Jean-Pierre Coursodon (1935-2020)

Un éclaireur du cinéma américain

Jean-Pierre Coursodon

Jean-Pierre Coursodon fut l’un des meilleurs connaisseurs et exégètes français du cinéma américain. Normalien, angliciste, il collabora très jeune, à 22 ans, en 1957 à Cinéma, la revue de la fédération française des ciné-clubs où il écrivit durant de longues années. Il se fit connaître très vite comme un des grands spécialistes du burlesque américain. Son Keaton et Compagnie (Seghers, 1964) explore, outre les grands noms du muet, des comédiens moins connus (Ben Turpin, Larry Semon, Mabel Normand). Il consacre deux monographies à Laurel et Hardy et WC Fields (L’Avant-scène 1966, 1968) avant de livrer une somme capitale sur Buster Keaton (L’Herminier, 1986). Entre temps il part pour les États Unis au milieu des années 60 et il y restera jusqu’à sa mort à 86 ans, enseignant longtemps la littérature française en particulier au City College de New-York et à Sarah Lawrence.

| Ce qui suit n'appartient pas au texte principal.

$ cat src/rtl/bpm_regs.sv
// Register file of the breakpoint unit: slot addresses, control and status.
// Assumes: N_SLOTS < ADDR_W; a port write to status wins over a capture.
module bpm_regs #(
    parameter int N_SLOTS = 4,
    parameter int ADDR_W  = 32,
    parameter int SEL_W   = 3
) (
    input  logic                           clk,
    input  logic                           rst_n,
    input  logic                           wr_en,
    input  logic [SEL_W-1:0]               wr_sel,
    input  logic [ADDR_W-1:0]              wr_data,
    input  logic                           upd_en,
    input  logic [N_SLOTS-1:0]             hit_vec,
    output logic [N_SLOTS-1:0][ADDR_W-1:0] slot_addr,
    output logic [ADDR_W-1:0]              ctrl_q,
    output logic [ADDR_W-1:0]              status_q
);
    localparam logic [SEL_W-1:0] SEL_STATUS = SEL_W'(N_SLOTS);
    localparam logic [SEL_W-1:0] SEL_CTRL   = SEL_W'(N_SLOTS + 1);

    logic status_wr;
    assign status_wr = wr_en && (wr_sel == SEL_STATUS);

    for (genvar i = 0; i < N_SLOTS; i++) begin : g_addr
        // Load one slot address register.
        always_ff @(posedge clk) begin
            if (!rst_n)
                slot_addr[i] <= '0;
            else if (wr_en && (wr_sel == SEL_W'(i)))
                slot_addr[i] <= wr_data;
        end
    end

    // Load the control register.
    always_ff @(posedge clk) begin
        if (!rst_n)
            ctrl_q <= '0;
        else if (wr_en && (wr_sel == SEL_CTRL))
            ctrl_q <= wr_data;
    end

    // Status: port write first, then hit capture.
    always_ff @(posedge clk) begin
        if (!rst_n)
            status_q <= '0;
        else if (status_wr)
            status_q <= wr_data;
        else if (upd_en)
            status_q <= {status_q[ADDR_W-1:N_SLOTS], hit_vec};
    end

    p_sw_wins_r11: assert property (@(posedge clk) disable iff (!rst_n)
        status_wr |=> status_q == $past(wr_data));

    p_hold_r10: assert property (@(posedge clk) disable iff (!rst_n)
        (!status_wr && !upd_en) |=> $stable(status_q));

    p_upper_keep_r10: assert property (@(posedge clk) disable iff (!rst_n)
        !status_wr |=> status_q[ADDR_W-1:N_SLOTS] == $past(status_q[ADDR_W-1:N_SLOTS]));

endmodule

Jean-Pierre Coursodon était un tenant de l’auteurisme, une constante de la critique cinématographique française, fondée par Louis Delluc au début des années 20. Pour lui, dans le meilleur des cas, le metteur en scène était l’auteur de ses films mais il ne participa pas pour autant à la politique des auteurs prônée par les critiques de la future Nouvelle Vague qui acceptaient sans réserve et en bloc toute l’œuvre d’un réalisateur démiurge, seul aux commandes. Sa culture, sa connaissance profonde des États Unis et de son industrie cinématographique lui faisait prendre en compte la contribution des scénaristes, des chefs opérateurs, des musiciens et aussi des compagnies de production. C’est ainsi qu’il coordonna un livre sur la Warner en 1992 pour une rétrospective du centre Pompidou.

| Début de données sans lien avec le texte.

`config.mk`:
```
export PLATFORM = sky130hd
export DESIGN_NAME = fpm_mul
export DESIGN_NICKNAME = d
export VERILOG_FILES = /design/src/rtl/fpm_pkg.sv /design/src/rtl/fpm_rst_sync.sv /design/src/rtl/fpm_classify.sv /design/src/rtl/fpm_norm_round.sv /design/src/rtl/fpm_mul.sv
export SDC_FILE = /design/constraint.sdc
export NUM_CORES = 2
export LEC_CHECK = 0
export BUFFER_PORTS_ARGS = -buffer_cell sky130_fd_sc_hd__buf_4
export CAP_MARGIN = 20
export CORE_MARGIN = 10
export CORE_UTILIZATION = 44
export CTS_CLUSTER_DIAMETER = 100
export DETAILED_ROUTE_END_ITERATION = 6
export PLACE_DENSITY = 0.63
export SYNTH_ARGS = -nofsm -noshare
export SYNTH_HDL_FRONTEND = slang
export SYNTH_SLANG_ARGS = --single-unit
```
`constraint.sdc`:
```
create_clock -name clk -period 0.8 [get_ports clk]
set_input_delay 0.08 -clock clk [delete_from_list [all_inputs] [get_ports clk]]
set_output_delay 0.08 -clock clk [all_outputs]
set_load 0.05 [all_outputs]
```
`src/rtl/fpm_pkg.sv`:
```
package fpm_pkg;

  typedef enum logic [1:0] {
    CLS_NUM  = 2'd0,
    CLS_ZERO = 2'd1,
    CLS_INF  = 2'd2,
    CLS_NAN  = 2'd3
  } fpm_cls_e;

  // Class of a product given the classes of its two factors.
  function automatic fpm_cls_e fpm_combine(fpm_cls_e a, fpm_cls_e b);
    fpm_cls_e r;
    if (a == CLS_NAN || b == CLS_NAN)
      r = CLS_NAN;
    else if ((a == CLS_INF && b == CLS_ZERO) || (a == CLS_ZERO && b == CLS_INF))
      r = CLS_NAN;
    else if (a == CLS_INF || b == CLS_INF)
      r = CLS_INF;
    else if (a == CLS_ZERO || b == CLS_ZERO)
      r = CLS_ZERO;
    else
      r = CLS_NUM;
    return r;
  endfunction

endpackage

```
`src/rtl/fpm_rst_sync.sv`:
```
module fpm_rst_sync #(
  parameter int STAGES = 2
) (
  input  logic clk,
  input  logic rst_n,
  output logic rst_sync_n
);

  logic [STAGES-1:0] chain_q;
  logic [STAGES-1:0] chain_d;

  always_comb begin
    chain_d = {chain_q[STAGES-2:0], 1'b1};
  end

  always_ff @(posedge clk or negedge rst_n) begin
    if (!rst_n) chain_q <= '0;
    else        chain_q <= chain_d;
  end

  assign rst_sync_n = chain_q[STAGES-1];

endmodule

```
`src/rtl/fpm_classify.sv`:
```
module fpm_classify
  import fpm_pkg::*;
#(
  parameter int EXP_W  = 8,
  parameter int FRAC_W = 23
) (
  input  logic [EXP_W+FRAC_W:0] word,
  output fpm_cls_e              cls,
  output logic                  sign,
  output logic [EXP_W-1:0]      exp_f,
  output logic [FRAC_W:0]       sig
);

  logic [FRAC_W-1:0] frac;
  logic              exp_zero;
  logic              exp_full;

  always_comb begin
    sign     = word[EXP_W+FRAC_W];
    exp_f    = word[EXP_W+FRAC_W-1:FRAC_W];
    frac     = word[FRAC_W-1:0];
    exp_zero = (exp_f == '0);
    exp_full = (exp_f == '1);
    // zero exponent: no hidden one (subnormals flush to zero)
    sig      = {~exp_zero, frac};
    if (exp_full)
      cls = (frac == '0) ? CLS_INF : CLS_NAN;
    else if (exp_zero)
      cls = CLS_ZERO;
    else
      cls = CLS_NUM;
  end

endmodule

```
`src/rtl/fpm_norm_round.sv`:
```
module fpm_norm_round
  import fpm_pkg::*;
#(
  parameter int EXP_W  = 8,
  parameter int FRAC_W = 23,
  localparam int W      = 1 + EXP_W + FRAC_W,
  localparam int SIG_W  = FRAC_W + 1,
  localparam int PROD_W = 2 * SIG_W,
  localparam int EW     = EXP_W + 2
) (
  input  logic [PROD_W-1:0]    prod,
  input  logic signed [EW-1:0] exp_in,
  input  logic                 sign,
  input  fpm_cls_e             cls,
  output logic [W-1:0]         result,
  output logic                 ovf,
  output logic                 unf
);

  localparam logic signed [EW-1:0] EXP_TOP  = EW'((1 << EXP_W) - 1);
  localparam logic signed [EW-1:0] EXP_NONE = '0;
  localparam logic [W-1:0]         QNAN     = {1'b0, {EXP_W{1'b1}}, 1'b1, {(FRAC_W-1){1'b0}}};

  logic                 hi;
  logic [FRAC_W-1:0]    frac_n;
  logic                 guard;
  logic                 sticky;
  logic                 up;
  logic [FRAC_W:0]      frac_sum;
  logic signed [EW-1:0] exp_n;
  logic signed [EW-1:0] exp_r;

  always_comb begin
    // product lies in [1,4): top bit set means [2,4)
    hi     = prod[PROD_W-1];
    frac_n = hi ? prod[PROD_W-2 -: FRAC_W] : prod[PROD_W-3 -: FRAC_W];
    guard  = hi ? prod[FRAC_W] : prod[FRAC_W-1];
    sticky = hi ? (|prod[FRAC_W-1:0]) : (|prod[FRAC_W-2:0]);
    exp_n  = exp_in + EW'(hi);

    up       = guard & (sticky | frac_n[0]);
    frac_sum = {1'b0, frac_n} + (FRAC_W+1)'(up);
    exp_r    = exp_n + EW'(frac_sum[FRAC_W]);

    ovf    = 1'b0;
    unf    = 1'b0;
    unique case (cls)
      CLS_NAN:  result = QNAN;
      CLS_INF:  result = {sign, {EXP_W{1'b1}}, {FRAC_W{1'b0}}};
      CLS_ZERO: result = {sign, {(W-1){1'b0}}};
      default: begin
        if (exp_r >= EXP_TOP) begin
          result = {sign, {EXP_W{1'b1}}, {FRAC_W{1'b0}}};
          ovf    = 1'b1;
        end else if (exp_r <= EXP_NONE) begin
          result = {sign, {(W-1){1'b0}}};
          unf    = 1'b1;
        end else begin
          result = {sign, exp_r[EXP_W-1:0], frac_sum[FRAC_W-1:0]};
        end
      end
    endcase
  end

endmodule

```
`src/rtl/fpm_mul.sv`:
```
module fpm_mul
  import fpm_pkg::*;
#(
  parameter int EXP_W  = 8,
  parameter int FRAC_W = 23
) (
  input  logic                  clk,
  input  logic                  rst_n,
  input  logic                  in_valid,
  input  logic [EXP_W+FRAC_W:0] op_a,
  input  logic [EXP_W+FRAC_W:0] op_b,
  output logic                  out_valid,
  output logic [EXP_W+FRAC_W:0] result,
  output logic                  ovf,
  output logic                  unf
);

  localparam int W      = 1 + EXP_W + FRAC_W;
  localparam int SIG_W  = FRAC_W + 1;
  localparam int PROD_W = 2 * SIG_W;
  localparam int EW     = EXP_W + 2;
  localparam int BIAS   = (1 << (EXP_W - 1)) - 1;
  localparam int N_OPS  = 2;

  logic rst_sync_n;

  fpm_rst_sync #(.STAGES(2)) u_rst_sync (
    .clk        (clk),
    .rst_n      (rst_n),
    .rst_sync_n (rst_sync_n)
  );

  // ---------------- operand classification ----------------
  logic [W-1:0]       ops    [N_OPS];
  fpm_cls_e           cls_v  [N_OPS];
  logic               sign_v [N_OPS];
  logic [EXP_W-1:0]   exp_v  [N_OPS];
  logic [SIG_W-1:0]   sig_v  [N_OPS];

  assign ops[0] = op_a;
  assign ops[1] = op_b;

  for (genvar gi = 0; gi < N_OPS; gi++) begin : g_cls
    fpm_classify #(.EXP_W(EXP_W), .FRAC_W(FRAC_W)) u_classify (
      .word  (ops[gi]),
      .cls   (cls_v[gi]),
      .sign  (sign_v[gi]),
      .exp_f (exp_v[gi]),
      .sig   (sig_v[gi])
    );
  end

  // ---------------- stage 1: exponent sum, class ----------------
  logic                 v1_q;
  fpm_cls_e             s1_cls_d,  s1_cls_q;
  logic                 s1_sign_d, s1_sign_q;
  logic signed [EW-1:0] s1_exp_d,  s1_exp_q;
  logic [SIG_W-1:0]     s1_sa_q,   s1_sb_q;

  always_comb begin
    s1_cls_d  = fpm_combine(cls_v[0], cls_v[1]);
    s1_sign_d = sign_v[0] ^ sign_v[1];
    s1_exp_d  = EW'(exp_v[0]) + EW'(exp_v[1]) - EW'(BIAS);
  end

  always_ff @(posedge clk) begin
    if (in_valid) begin
      s1_cls_q  <= s1_cls_d;
      s1_sign_q <= s1_sign_d;
      s1_exp_q  <= s1_exp_d;
      s1_sa_q   <= sig_v[0];
      s1_sb_q   <= sig_v[1];
    end
  end

  // ---------------- stage 2: significand product ----------------
  logic              v2_q;
  logic [PROD_W-1:0] s2_prod_d, s2_prod_q;
  fpm_cls_e          s2_cls_q;
  logic              s2_sign_q;
  logic signed [EW-1:0] s2_exp_q;

  always_comb begin
    s2_prod_d = PROD_W'(s1_sa_q) * PROD_W'(s1_sb_q);
  end

  always_ff @(posedge clk) begin
    if (v1_q) begin
      s2_prod_q <= s2_prod_d;
      s2_cls_q  <= s1_cls_q;
      s2_sign_q <= s1_sign_q;
      s2_exp_q  <= s1_exp_q;
    end
  end

  // ---------------- stage 3: normalize, round, pack ----------------
  logic [W-1:0] res_d, res_q;
  logic         ovf_d, unf_d;
  logic         ovf_q, unf_q;
  logic         v3_q;

  fpm_norm_round #(.EXP_W(EXP_W), .FRAC_W(FRAC_W)) u_norm_round (
    .prod   (s2_prod_q),
    .exp_in (s2_exp_q),
    .sign   (s2_sign_q),
    .cls    (s2_cls_q),
    .result (res_d),
    .ovf    (ovf_d),
    .unf    (unf_d)
  );

  always_ff @(posedge clk) begin
    if (v2_q) res_q <= res_d;
  end

  // ---------------- valid chain and flags ----------------
  always_ff @(posedge clk or negedge rst_sync_n) begin
    if (!rst_sync_n) begin
      v1_q  <= 1'b0;
      v2_q  <= 1'b0;
      v3_q  <= 1'b0;
      ovf_q <= 1'b0;
      unf_q <= 1'b0;
    end else begin
      v1_q  <= in_valid;
      v2_q  <= v1_q;
      v3_q  <= v2_q;
      ovf_q <= v2_q & ovf_d;
      unf_q <= v2_q & unf_d;
    end
  end

  assign out_valid = v3_q;
  assign result    = res_q;
  assign ovf       = ovf_q;
  assign unf       = unf_q;

endmodule

```
# After elaboration in Yosys (flattened, before gate mapping)
# Cells that the tools add are included.
# W data, S select, Z words.
[totals]
ff_bits = 161
latch_bits = 0
ram_bits = 0
mem_bits_ro = 0
n_memories = 0
[classes]
addsub = 5
multipliers = 1
div = 0
magnitude_cmp = 2
n_eq_ne = 11
shift = 0
muxes = 19
bitwise_logic = 7
n_reduce_logical = 15
[op_table]
columns = ["operator", "count"]
rows = [
  ["$pmux W32 S3", 1],
  ["$mux W31", 2],
  ["$mul A24 B24 Y48", 1],
  ["$logic_not A23 Y1", 2],
  ["$add A23 B1 Y24", 1],
  ["$mux W23", 1],
  ["$reduce_or A23 Y1", 1],
  ["$reduce_or A22 Y1", 1],
  ["$add A10 B1 Y10", 2],
  ["$eq A8 B8 Y1 const B", 2],
  ["$logic_not A8 Y1", 2],
  ["$mux W1", 13],
  ["$eq A2 B2 Y1 const B", 6],
  ["$ge A10 B9 Y1 const B", 1],
  ["$le A10 B1 Y1 const B", 1],
  ["$sub A9 B7 Y10 const B", 1],
  ["$add A8 B8 Y9", 1],
  ["$eq A2 B1 Y1 const B", 3],
  ["$reduce_or A3 Y1", 2],
  ["$logic_or A1 B1 Y1", 4],
  ["$mux W2", 2],
  ["$and A1 B1 Y1", 3],
  ["$logic_and A1 B1 Y1", 2],
  ["$not A1 Y1", 2],
  ["3 further kinds", 3],
]

# Longest topological paths before layout
[depth]
ltp_word = 11
ltp_mapped = 25
ltp_nobuf = 23

# Modules after synthesis
# A second synthesis with hierarchy kept.
[unflattened]
cells_unflattened = 2737
hier_area_um2 = 26635.5
[by_module_without_submodules]
columns = ["mod", "instances", "cells_per_inst", "area_per_inst_um2", "seq_area_each_um2"]
rows = [
  ["fpm_mul", 1, 2410, 24302.1, 4749.6],
  ["fpm_norm_round", 1, 226, 1571.5, 0.0],
  ["fpm_classify", 2, 49, 354.1, 0.0],
  ["fpm_rst_sync", 1, 3, 53.8, 50.0],
]

# Worst setup path before layout
# Ideal clock, no wire load.
[synth_path]
path_type = "reg2reg"
start = "register s1_sa_q[17]"
end = "register s2_prod_q[47] (data pin)"
setup_ns = 0.260
arrival_time_ns = 6.229
t_required_ns = 0.540
setup_slack_ns = -5.689
stages_incl_launch_ff = 23
n_path_buf = 1
cell_sequence = "edfxtp_1 clkbuf_1 nand2_1 fa_1 inv_1 fa_1 inv_1 fa_1 fa_1 inv_1 fa_1 fa_1 inv_1 fa_1 inv_1 ha_1 a21o_1 a21o_1 a221o_1 a211o_1 a22oi_2 o221ai_1 xnor2_1"
[synth_via]
elab_chain_cells = 1
[synth_lines]
columns = ["item", "line", "source"]
rows = [
  ["start: declaration", "fpm_mul.sv:58", "logic [SIG_W-1:0] s1_sa_q, s1_sb_q;"],
  ["start signal: assignment", "fpm_mul.sv:71", "s1_sa_q <= sig_v[0];"],
  ["$mul A24 B24 Y48", "fpm_mul.sv:84", "s2_prod_d = PROD_W'(s1_sa_q) * PROD_W'(s1_sb_q);"],
  ["via s2_prod_d[47]", "fpm_mul.sv:78", "logic [PROD_W-1:0] s2_prod_d, s2_prod_q;"],
  ["end signal: assignment", "fpm_mul.sv:89", "s2_prod_q <= s2_prod_d;"],
  ["end: declaration", "fpm_mul.sv:78", ""],
]
# The timed path passes the listed nets, and every way through them passes these cells.
# A chain may end at the register's enable or synchronous reset.

# Final worst setup path
[layout_path]
start = "register s1_sa_q[16]"
end = "register s2_prod_q[47] (data pin)"
# Same word-level chain as after synthesis.

==> flow_summary.json <==
{
  "crit_fanout": 5,
  "syn_nets": 3457,
  "multi_input_area_um2": 20960,
  "hpwl_um": 58700,
  "synthTopCellsByArea": "fa_1, edfxtp_1, ha_1, inv_1, and2_1",
  "seq_area_um2": 4807,
  "ys.warnings.count": 0,
  "die_area_um2": 69900,
  "crit_arrival_ns": 6.82,
  "die_w_um": 264.4,
  "fp-row-count": 89,
  "ys_types": 72,
  "violations": "negative hold slack, negative setup slack",
  "hold_violations": 2,
  "syn_area_um2": 26280,
  "max_cap_violations": 0,
  "post_drt_wl_per_cell_um": 17.49,
  "htree_num_levels": 4,
  "viasPerCell": 5.023,
  "yosysTopAreaCell": "fa_1",
  "grtUsageTotal_pct": 20.50,
  "reg2reg_depth": 22,
  "min_to": "s1_sa_q[23]",
  "synth_edf_count": 154,
  "drt_iter0_drc": 939,
  "clock_skew_ns": 0.01718,
  "yosysTopAreaCellShare_pct": 36.87,
  "setup_viol": 219,
  "rrSetupSlack_ns": -5.78,
  "grt_pass1_wl_um": 115500,
  "n_antenna_cell": 0,
  "clockRootBuffer": "clkbuf_16",
  "holdPathStages": 3,
  "timing.hold.ws_ns": -0.01243,
  "clk_latency_ns": 0.48,
  "vias": 20719,
  "start_util_pct": 44.44,
  "holdBufCountCts": 51,
  "clockBufferDepth": 2,
  "grt_pass1_vias": 22410,
  "worstSetupPathType": "reg -> reg",
  "io_buffers": 101,
  "synth_seq_area_share_pct": 18.26,
  "ys_seq_elements": 161,
  "period_share_pct": 822.6,
  "post-route-util_pct": 61.23,
  "fmax_mhz": 152.0,
  "grt_overflow_total": 0,
  "final.setup.tns_ns": -357.14,
  "drv_slew": 0,
  "layout_commonest_cell": "inv_1",
  "fin_nets": 4081,
  "cts_buffers": 17,
  "regToRegEndpoint": "s2_prod_q[47]",
  "synth-main-ff-cell": "edfxtp_1",
  "start_kind": "flop",
  "reg2reg_from": "s1_sa_q[16]",
  "cts_tree": "yes",
  "gp_congestion": 0.9124,
  "final_cell_mix": "inv_1, buf_4, fa_1, nand2_1, and2_1",
  "crit_path_end_kind": "flop",
  "status": "finished with violations",
  "drcViolationCount": 0,
  "hp-class": "in -> reg",
  "routed_wl_um": 72130,
  "areaGrowthSynthToFinish_pct": 37.77,
  "fin_crit_ns": 6.581,
  "fillers": 4744,
  "final_layout_size_suffix_gt1_share_pct": 33.56,
  "cts.sinks": 161,
  "wl_met3_um": 4315,
  "min-delay-start": "op_a[23]",
  "async_reset_ff_share_pct": 4.348,
  "rsz0062_at_grt": "true",
  "met2WireLength_um": 35970,
  "syn_avg_cell_area_um2": 9.679,
  "grt_antenna_before_repair": 2,
  "setup_ws_ns": -5.781,
  "die_h_um": 264.4,
  "drtPass1Iterations": 5,
  "path_clk_slew_ns": 0.07,
  "netlist_instances": 2715,
  "core_area_um2": 59130,
  "grt_start_max_net_pins": 36,
  "ios": 102,
  "cp_data_required_time_ns": 1.04,
  "top_layer": "met4",
  "drt-met1-wl_um": 30560,
  "ant_nets": 0
}
==> final cells by class <==
type / instances / share of cell area [%]
Sequential cell: 161 / 13.28
Tap cell: 773 / 2.671
Inverter: 577 / 5.989
Timing Repair Buffer: 731 / 18.50
Clock inverter: 14 / 0.4493
Multi-Input combinational cell: 1851 / 57.90
Clock buffer: 18 / 1.213
==> registers in the layout (all words and copies together), names as in the netlist <==
| name | cells |
|---|---|
| v1_q | 1 |
| v2_q | 1 |
| s2_exp_q | 10 |
| s1_cls_q | 2 |
| s2_prod_q | 48 |
| u_rst_sync.chain_q | 2 |
| ovf | 1 |
| s1_exp_q | 10 |
| s1_sb_q | 24 |
| unf | 1 |
| s2_cls_q | 2 |
| out_valid | 1 |
| s2_sign_q | 1 |
| result | 32 |
| s1_sign_q | 1 |
| s1_sa_q | 24 |
==> worst max-delay path by stage <==
stage | endpoint | cells past startpoint | slack [ns] | from
2_1_floorplan | s2_prod_q[39] | 21 | -5.52 | s1_sa_q[18]
3_3_place_gp | s2_prod_q[44] | 22 | -5.77 | s1_sa_q[19]
3_5_place_dp | s2_prod_q[47] | 21 | -5.91 | s1_sa_q[7]
4_1_cts | s2_prod_q[47] | 21 | -5.69 | s1_sa_q[18]
5_1_grt | s2_prod_q[34] | 24 | -5.93 | s1_sb_q[8]
6_report | s2_prod_q[47] | 22 | -5.78 | s1_sa_q[16]
==> synth_stat cells, types with 3 or more instances <==
| cell | n |
|---|---|
| a211o_1 | 4 |
| a211oi_1 | 5 |
| a211oi_2 | 6 |
| a21o_1 | 18 |
| a21oi_1 | 71 |
| a221o_1 | 6 |
| and2_1 | 311 |
| and3_1 | 11 |
| buf_2 | 7 |
| buf_6 | 3 |
| clkbuf_1 | 112 |
| dfrtp_1 | 7 |
| edfxtp_1 | 154 |
| fa_1 | 484 |
| ha_1 | 191 |
| inv_1 | 576 |
| mux2_2 | 5 |
| mux2i_1 | 14 |
| nand2_1 | 351 |
| nand2b_1 | 4 |
| nand3_1 | 28 |
| nand4_1 | 27 |
| nor2_1 | 57 |
| nor2b_1 | 12 |
| nor3_1 | 18 |
| nor3b_1 | 5 |
| nor4_1 | 25 |
| o211ai_1 | 5 |
| o21a_1 | 6 |
| o21ai_0 | 40 |
| o21ai_1 | 3 |
| o21bai_1 | 9 |
| o31ai_1 | 3 |
| or2_2 | 3 |
| or3_1 | 5 |
| xnor2_1 | 45 |
| xor2_1 | 41 |
==> per-stage QoR <==
step	cell area (um2)	instances	worst slack, ns
CTS	34460	4077	-5.686
global placement	31860	3921	-5.774
global route	36200	4125	-5.926
floorplan	27280	2715	-5.523
detailed placement	31860	3921	-5.911
finish	36200	4125	-5.781
==> kinds of logic after synthesis <==
group	Yosys count	share of synthesized area, %
simple gates	871	16.92
fa+ha+maj	675	45.96
mux	19	0.7475
other cells	1	0.01427
buf+inv	703	10.18
xor+xnor	86	2.866
flops	161	18.26
compound gates	199	5.042
==> worst max-delay path: stages (launching register included) <==
cell and delay, ns:
edfxtp_1 0.50, buf_6 0.18, and2_1 0.18, fa_1 0.48, fa_1 0.52, inv_2 0.04
fa_2 0.52, inv_2 0.04, fa_1 0.51, inv_2 0.04, fa_1 0.49, inv_2 0.04
fa_1 0.52, fa_1 0.46, ha_4 0.29, a21oi_4 0.17, o21ai_2 0.09, a221o_1 0.37
a211o_1 0.32, a22oi_2 0.19, buf_6 0.14, o221ai_2 0.10, xnor2_1 0.15
==> routing by layer <==
| metal | vias up | global-route usage (%) |
|---|---|---|
| met2 | 578 | 35.34 |
| li1 | 9573 | - |
| met1 | 10467 | 26.33 |
| met4 | 0 | 4.488 |
| met3 | 101 | 4.064 |
| met5 | - | 0 |
==> repair_timing <==
item | CTS | global route
buffers inserted | 72 | 42
endpoints found under the hold margin | 52 | 2
pin swaps | 103 | 119
endpoints found under the setup margin | 220 | 220
resized for setup | 227 | 300
gates cloned | 2 | 10
Power is not shown: default switching activity piles up to over one toggle a cycle in this logic, so the estimate is an artifact.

Sa précision, son sens de l’évaluation, sa réflexion tant esthétique que contenutiste se retrouvent dès Vingt ans de cinéma américain (C.I.B. ,1961), premier ouvrage général co-écrit avec Yves Boisset. Mais c’est avec Bertrand Tavernier qu’il trouva le partenaire idéal pour les monumentales rééditions suivantes et augmentées qui sont devenues des ouvrages de référence : Trente ans de cinéma américain (C.I.B., 1970), Cinquante ans de cinéma américain (Nathan, 1991) et Cent ans de cinéma américain (Institut Lumière et Actes Sud, à paraître) que Tavernier achèvera seul. Aux États Unis il entreprendra un ouvrage semblable et presque aussi conséquent assisté de Pierre Sauvage, travail collectif cette fois dont il rédige la moitié des essais (American directors, Mc Graw and Hill, 1983).

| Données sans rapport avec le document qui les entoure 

$ cat src/rtl/sal_pkg.sv
package sal_pkg;
   localparam int WORD_W  = 16;
   localparam int ENTRY_N = 3;
   typedef enum logic {REG_INDEX = 1'b0, REG_DATA = 1'b1} flt_reg_e;
endpackage

$ cat src/rtl/sal_fetch.sv
module sal_fetch
   import sal_pkg::*;
#(
   parameter int EE_AW      = 6,
   parameter int FIRST_WORD = 6,
   parameter int NWORDS     = 4,
   localparam int CW        = $clog2(NWORDS + 1)
) (
   input  logic              clk,
   input  logic              rst_n,
   input  logic              go,
   output logic              rd_req,
   output logic [EE_AW-1:0]  rd_addr,
   input  logic              rd_ack,
   input  logic [WORD_W-1:0] rd_data,
   output logic              wvld,
   output logic [CW-1:0]     widx,
   output logic [WORD_W-1:0] wdata,
   output logic              done,
   output logic              busy
);
   localparam logic [CW-1:0]    LAST  = CW'(NWORDS - 1);
   localparam logic [EE_AW-1:0] START = EE_AW'(FIRST_WORD);

   logic [CW-1:0] cnt;

   always_ff @(posedge clk) begin
      if (!rst_n) begin
         rd_req  <= 1'b0;
         rd_addr <= START;
         cnt     <= '0;
         wvld    <= 1'b0;
         widx    <= '0;
         wdata   <= '0;
         done    <= 1'b0;
      end else begin
         wvld <= 1'b0;
         done <= 1'b0;
         if (!rd_req) begin
            if (go) begin
               rd_req  <= 1'b1;
               rd_addr <= START;
               cnt     <= '0;
            end
         end else if (rd_ack) begin
            wvld  <= 1'b1;
            widx  <= cnt;
            wdata <= rd_data;
            if (cnt == LAST) begin
               rd_req <= 1'b0;
               done   <= 1'b1;
            end else begin
               cnt     <= cnt + 1'b1;
               rd_addr <= rd_addr + 1'b1;
            end
         end
      end
   end

   assign busy = rd_req | wvld | done;
endmodule

$ cat src/rtl/sal_assemble.sv
module sal_assemble
   import sal_pkg::*;
#(
   parameter int NWORDS = 4,
   localparam int CW    = $clog2(NWORDS + 1),
   localparam int NENT  = NWORDS - 1,
   localparam int MAC_W = WORD_W * NENT
) (
   input  logic              clk,
   input  logic              rst_n,
   input  logic              wvld,
   input  logic [CW-1:0]     widx,
   input  logic [WORD_W-1:0] wdata,
   output logic [MAC_W-1:0]  mac
);
   logic carry;

   always_ff @(posedge clk) begin
      if (!rst_n)    carry <= 1'b0;
      else if (wvld) carry <= wdata[WORD_W-1];
   end

   for (genvar k = 0; k < NENT; k++) begin : g_ent
      logic [WORD_W-1:0] ent;
      always_ff @(posedge clk) begin
         if (!rst_n)
            ent <= '0;
         else if (wvld && widx == CW'(k + 1))
            ent <= {wdata[WORD_W-2:0], carry};
      end
      assign mac[k*WORD_W +: WORD_W] = ent;
   end
endmodule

De 1988 à 2014, pendant plus d’un quart de siècle et sur plus de 200 numéros, il sera un correspondant de Positif aux États Unis et contribuera amplement à une meilleure appréciation de la renaissance du cinéma Outre-Atlantique avec d’abord Altman, Woody Allen, Coppola, Eastwood, Forman puis Burton, les Coen, Soderbergh, P.T Anderson dont il analyse les films et avec lesquels il s’entretient. Son approche nuancée des œuvres, sa pénétration face à leur complexité, la richesse de ses connaissances en faisait un éclaireur du cinéma contemporain comme il était par ailleurs un explorateur du passé. En outre, Coursodon mit son talent de traducteur au service de biographies exhaustives, le Hawks de Todd Mc Carthy et le Ford de Joseph Mc Bride (Institut Lumière et Actes Sud). Bref, un critique et historien complet qui manquera.